AUTHOR=Jiménez David , Rodríguez Carmen , Pintado Beatriz , Pérez Andrea , Jara-Palomares Luis , López-Reyes Raquel , Ruiz-Artacho Pedro , García-Ortega Alberto , Bikdeli Behnood , Lobo José Luis , the IPEP investigators TITLE=Effect of Prognostic Guided Management of Patients With Acute Pulmonary Embolism According to the European Society of Cardiology Risk Stratification Model JOURNAL=Frontiers in Cardiovascular Medicine VOLUME=9 YEAR=2022 URL=https://www.frontiersin.org/journals/cardiovascular-medicine/articles/10.3389/fcvm.2022.872115 DOI=10.3389/fcvm.2022.872115 ISSN=2297-055X ABSTRACT=Background

A recent trial showed that management driven by prognostic assessment was effective in reducing the length of stay (LOS) for acute stable pulmonary embolism (PE). The efficacy and safety of this strategy in each subgroup of risk stratification remains unknown.

Methods

We conducted a post-hoc analysis of the randomized IPEP study to evaluate the effect of a management strategy guided by early use of a prognostic pathway in the low- and intermediate-high risk subgroups defined by the European Society of Cardiology (ESC) model. These subgroups were retrospectively identified in the control arm. The primary outcome was LOS. The secondary outcomes were 30-day clinical outcomes.

Results

Of 249 patients assigned to the intervention group, 60 (24%) were classified as low-, and 30 (12%) as intermediate-high risk. Among 249 patients assigned to the control group, 66 (27%) were low-, and 13 (5%) intermediate-high risk. In the low-risk group, the mean LOS was 2.1 (±0.9) days in the intervention group and 5.3 (±2.9) days in the control group (P < 0.001). In this group, no significant differences were observed in 30-day readmissions (0% vs. 3.0%, respectively), all-cause (0% vs. 0%) and PE-related mortality rates (0% vs. 0%), or severe adverse events (0% vs. 1.5%).
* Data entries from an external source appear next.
<file path="src/rtl/insn_encoder_if.sv">
// Descriptor-in / instruction-word-out bus of insn_encoder.
// The master drives descriptors and accepts words; the encoder is the slave.
interface insn_encoder_if #(
  parameter int unsigned DWIDTH = 32,
  parameter int unsigned AWIDTH = 32
);
  logic              in_valid_i;
  logic              in_ready_o;
  logic [3:0]        cls_i;
  logic [3:0]        alusel_i;
  logic [2:0]        funct3_i;
  logic [4:0]        rd_i;
  logic [4:0]        rs1_i;
  logic [4:0]        rs2_i;
  logic [DWIDTH-1:0] imm_i;
  logic              out_valid_o;
  logic              out_ready_i;
  logic [DWIDTH-1:0] insn_o;
  logic [AWIDTH-1:0] addr_o;

  modport slave (
    input  in_valid_i, cls_i, alusel_i, funct3_i, rd_i, rs1_i, rs2_i, imm_i, out_ready_i,
    output in_ready_o, out_valid_o, insn_o, addr_o
  );

  modport master (
    output in_valid_i, cls_i, alusel_i, funct3_i, rd_i, rs1_i, rs2_i, imm_i, out_ready_i,
    input  in_ready_o, out_valid_o, insn_o, addr_o
  );
endinterface

</file>
<file path="src/rtl/insn_encoder.sv">
// Encodes operation descriptors into RV32I words and streams them with an auto-incrementing address.
// ALU select codes: 0 ADD,1 SUB,2 SLL,3 SLT,4 SLTU,5 XOR,6 SRL,7 SRA,8 OR,9 AND (10-15 illegal).
module insn_encoder #(
  parameter int unsigned DWIDTH = 32,
  parameter int unsigned AWIDTH = 32,
  parameter int unsigned ECNTW  = 8
) (
  input  logic              clk,
  input  logic              reset_n,
  insn_encoder_if.slave     bus,
  input  logic              base_load_i,
  input  logic [AWIDTH-1:0] base_addr_i,
  output logic              err_o,
  output logic [ECNTW-1:0]  err_cnt_o
);
  localparam logic [3:0] CLS_R = 4'd0, CLS_I = 4'd1, CLS_LOAD = 4'd2, CLS_STORE = 4'd3,
                         CLS_BRANCH = 4'd4, CLS_LUI = 4'd5, CLS_AUIPC = 4'd6, CLS_JAL = 4'd7,
                         CLS_JALR = 4'd8;
  localparam logic [3:0] ALU_ADD = 4'd0, ALU_SUB = 4'd1, ALU_SLL = 4'd2, ALU_SLT = 4'd3,
                         ALU_SLTU = 4'd4, ALU_XOR = 4'd5, ALU_SRL = 4'd6, ALU_SRA = 4'd7,
                         ALU_OR = 4'd8, ALU_AND = 4'd9;
  localparam logic [6:0] OP_R = 7'b0110011, OP_I = 7'b0010011, OP_LOAD = 7'b0000011,
                         OP_STORE = 7'b0100011, OP_BRANCH = 7'b1100011, OP_LUI = 7'b0110111,
                         OP_AUIPC = 7'b0010111, OP_JAL = 7'b1101111, OP_JALR = 7'b1100111;

  logic              out_valid_q, out_valid_d;
  logic [DWIDTH-1:0] insn_q, insn_d;
  logic [AWIDTH-1:0] addr_q, addr_d;
  logic [AWIDTH-1:0] cnt_q, cnt_d;
  logic              err_q, err_d;
  logic [ECNTW-1:0]  err_cnt_q, err_cnt_d;

  logic [2:0]        alu_f3_c;
  logic              alu_ok_c, alu_alt_c, alu_shift_c;
  logic              fits12_c, fits13_c, fits21_c, shamt_ok_c;
  logic [31:0]       insn_c;
  logic              legal_c, ready_c, accept_c;
  logic [AWIDTH-1:0] cur_addr_c;

  logic [DWIDTH-1:0] imm;
  logic [4:0]        rd, rs1, rs2;
  logic [2:0]        f3;
  assign imm = bus.imm_i;
  assign rd  = bus.rd_i;
  assign rs1 = bus.rs1_i;
  assign rs2 = bus.rs2_i;
  assign f3  = bus.funct3_i;

  // Immediate must sign-extend from its field width
  assign fits12_c   = (imm[DWIDTH-1:11] == {(DWIDTH-11){imm[11]}});
  assign fits13_c   = (imm[DWIDTH-1:12] == {(DWIDTH-12){imm[12]}});
  assign fits21_c   = (imm[DWIDTH-1:20] == {(DWIDTH-20){imm[20]}});
  assign shamt_ok_c = (imm[DWIDTH-1:5] == '0);

  // ALU select to funct3 / funct7 bit 30
  always_comb begin
    alu_f3_c    = 3'b000;
    alu_ok_c    = 1'b1;
    alu_alt_c   = 1'b0;
    alu_shift_c = 1'b0;
    case (bus.alusel_i)
      ALU_ADD:  alu_f3_c = 3'b000;
      ALU_SUB:  alu_alt_c = 1'b1;
      ALU_SLL:  begin alu_f3_c = 3'b001; alu_shift_c = 1'b1; end
      ALU_SLT:  alu_f3_c = 3'b010;
      ALU_SLTU: alu_f3_c = 3'b011;
      ALU_XOR:  alu_f3_c = 3'b100;
      ALU_SRL:  begin alu_f3_c = 3'b101; alu_shift_c = 1'b1; end
      ALU_SRA:  begin alu_f3_c = 3'b101; alu_shift_c = 1'b1; alu_alt_c = 1'b1; end
      ALU_OR:   alu_f3_c = 3'b110;
      ALU_AND:  alu_f3_c = 3'b111;
      default:  alu_ok_c = 1'b0;
    endcase
  end

  // Instruction word assembly and legality per class
  always_comb begin
    insn_c  = '0;
    legal_c = 1'b0;
    case (bus.cls_i)
      CLS_R: begin
        legal_c = alu_ok_c;
        insn_c  = {1'b0, alu_alt_c, 5'b0, rs2, rs1, alu_f3_c, rd, OP_R};
      end
      CLS_I: begin
        legal_c = alu_ok_c && (bus.alusel_i != ALU_SUB) && (alu_shift_c ? shamt_ok_c : fits12_c);
        insn_c  = alu_shift_c ? {1'b0, alu_alt_c, 5'b0, imm[4:0], rs1, alu_f3_c, rd, OP_I}
                              : {imm[11:0], rs1, alu_f3_c, rd, OP_I};
      end
      CLS_LOAD: begin
        legal_c = fits12_c && (f3 != 3'd3) && (f3 != 3'd6) && (f3 != 3'd7);
        insn_c  = {imm[11:0], rs1, f3, rd, OP_LOAD};
      end
      CLS_STORE: begin
        legal_c = fits12_c && (f3 <= 3'd2);
        insn_c  = {imm[11:5], rs2, rs1, f3, imm[4:0], OP_STORE};
      end
      CLS_BRANCH: begin
        legal_c = fits13_c && !imm[0] && (f3 != 3'd2) && (f3 != 3'd3);
        insn_c  = {imm[12], imm[10:5], rs2, rs1, f3, imm[4:1], imm[11], OP_BRANCH};
      end
      CLS_LUI: begin
        legal_c = (imm[11:0] == 12'h000);
        insn_c  = {imm[31:12], rd, OP_LUI};
      end
      CLS_AUIPC: begin
        legal_c = (imm[11:0] == 12'h000);
        insn_c  = {imm[31:12], rd, OP_AUIPC};
      end
      CLS_JAL: begin
        legal_c = fits21_c && !imm[0];
        insn_c  = {imm[20], imm[10:1], imm[11], imm[19:12], rd, OP_JAL};
      end
      CLS_JALR: begin
        legal_c = fits12_c;
        insn_c  = {imm[11:0], rs1, 3'b000, rd, OP_JALR};
      end
      default: legal_c = 1'b0;
    endcase
  end

  assign ready_c        = ~out_valid_q | bus.out_ready_i;
  assign accept_c       = bus.in_valid_i & ready_c;
  assign cur_addr_c     = base_load_i ? (base_addr_i & ~AWIDTH'(3)) : cnt_q;

  // Output slot, address counter and error counter next state
  always_comb begin
    out_valid_d = out_valid_q & ~bus.out_ready_i;
    insn_d      = insn_q;
    addr_d      = addr_q;
    cnt_d       = cur_addr_c;
    err_d       = 1'b0;
    err_cnt_d   = err_cnt_q;
    if (accept_c) begin
      if (legal_c) begin
        out_valid_d = 1'b1;
        insn_d      = DWIDTH'(insn_c);
        addr_d      = cur_addr_c;
        cnt_d       = cur_addr_c + AWIDTH'(4);
      end else begin
        err_d = 1'b1;
        if (err_cnt_q != '1) err_cnt_d = err_cnt_q + ECNTW'(1);
      end
    end
  end

  always_ff @(posedge clk or negedge reset_n) begin
    if (!reset_n) begin
      out_valid_q <= 1'b0;
      insn_q      <= '0;
      addr_q      <= '0;
      cnt_q       <= '0;
      err_q       <= 1'b0;
      err_cnt_q   <= '0;
    end else begin
      out_valid_q <= out_valid_d;
      insn_q      <= insn_d;
      addr_q      <= addr_d;
      cnt_q       <= cnt_d;
      err_q       <= err_d;
      err_cnt_q   <= err_cnt_d;
    end
  end

  assign bus.in_ready_o  = ready_c;
  assign bus.out_valid_o = out_valid_q;
  assign bus.insn_o      = insn_q;
  assign bus.addr_o      = addr_q;
  assign err_o           = err_q;
  assign err_cnt_o       = err_cnt_q;
endmodule

</file>
<file path="src/flat_wrapper.sv">
// flat-port wrapper written by rule: the top's interface ports become plain ports
module insn_encoder_flat 
#(
  parameter int unsigned DWIDTH = 32,
  parameter int unsigned AWIDTH = 32,
  parameter int unsigned ECNTW  = 8
)
  (clk, reset_n, base_load_i, base_addr_i, err_o, err_cnt_o, bus_in_valid_i, bus_cls_i, bus_alusel_i, bus_funct3_i, bus_rd_i, bus_rs1_i, bus_rs2_i, bus_imm_i, bus_out_ready_i, bus_in_ready_o, bus_out_valid_o, bus_insn_o, bus_addr_o);
  insn_encoder_if #(.DWIDTH(DWIDTH), .AWIDTH(AWIDTH)) bus_i ();
  input  logic clk;
  input  logic reset_n;
  input  logic base_load_i;
  input  logic [AWIDTH-1:0] base_addr_i;
  output logic err_o;
  output logic [ECNTW-1:0] err_cnt_o;
  input wire logic [$bits(bus_i.in_valid_i)-1:0] bus_in_valid_i;
  input wire logic [$bits(bus_i.cls_i)-1:0] bus_cls_i;
  input wire logic [$bits(bus_i.alusel_i)-1:0] bus_alusel_i;
  input wire logic [$bits(bus_i.funct3_i)-1:0] bus_funct3_i;
  input wire logic [$bits(bus_i.rd_i)-1:0] bus_rd_i;
  input wire logic [$bits(bus_i.rs1_i)-1:0] bus_rs1_i;
  input wire logic [$bits(bus_i.rs2_i)-1:0] bus_rs2_i;
  input wire logic [$bits(bus_i.imm_i)-1:0] bus_imm_i;
  input wire logic [$bits(bus_i.out_ready_i)-1:0] bus_out_ready_i;
  output wire logic [$bits(bus_i.in_ready_o)-1:0] bus_in_ready_o;
  output wire logic [$bits(bus_i.out_valid_o)-1:0] bus_out_valid_o;
  output wire logic [$bits(bus_i.insn_o)-1:0] bus_insn_o;
  output wire logic [$bits(bus_i.addr_o)-1:0] bus_addr_o;
  assign bus_i.in_valid_i = bus_in_valid_i;
  assign bus_i.cls_i = bus_cls_i;
  assign bus_i.alusel_i = bus_alusel_i;
  assign bus_i.funct3_i = bus_funct3_i;
  assign bus_i.rd_i = bus_rd_i;
  assign bus_i.rs1_i = bus_rs1_i;
  assign bus_i.rs2_i = bus_rs2_i;
  assign bus_i.imm_i = bus_imm_i;
  assign bus_i.out_ready_i = bus_out_ready_i;
  assign bus_in_ready_o = bus_i.in_ready_o;
  assign bus_out_valid_o = bus_i.out_valid_o;
  assign bus_insn_o = bus_i.insn_o;
  assign bus_addr_o = bus_i.addr_o;
  insn_encoder #(.DWIDTH(DWIDTH), .AWIDTH(AWIDTH), .ECNTW(ECNTW)) u_core (.clk(clk), .reset_n(reset_n), .bus(bus_i), .base_load_i(base_load_i), .base_addr_i(base_addr_i), .err_o(err_o), .err_cnt_o(err_cnt_o));
endmodule
</file>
In the intermediate-high risk group, the mean LOS was 5.3 (±1.8) days in the intervention group and 6.5 (±2.5) days in the control group (P = 0.08). In this group, no significant differences were observed in 30-day readmissions (3.3% vs. 3.0%, respectively), all-cause (6.7% vs. 7.7%) and PE-related mortality rates (6.7% vs. 7.7%), or severe adverse events (16.7% vs. 15.4%).

Conclusion

The use of a prognostic assessment and management pathway was effective in reducing the LOS for acute PE without comprising safety across subgroups of risk stratification.

Clinical Trial Registration

[ClinicalTrials.gov], Identifier [NCT02733198].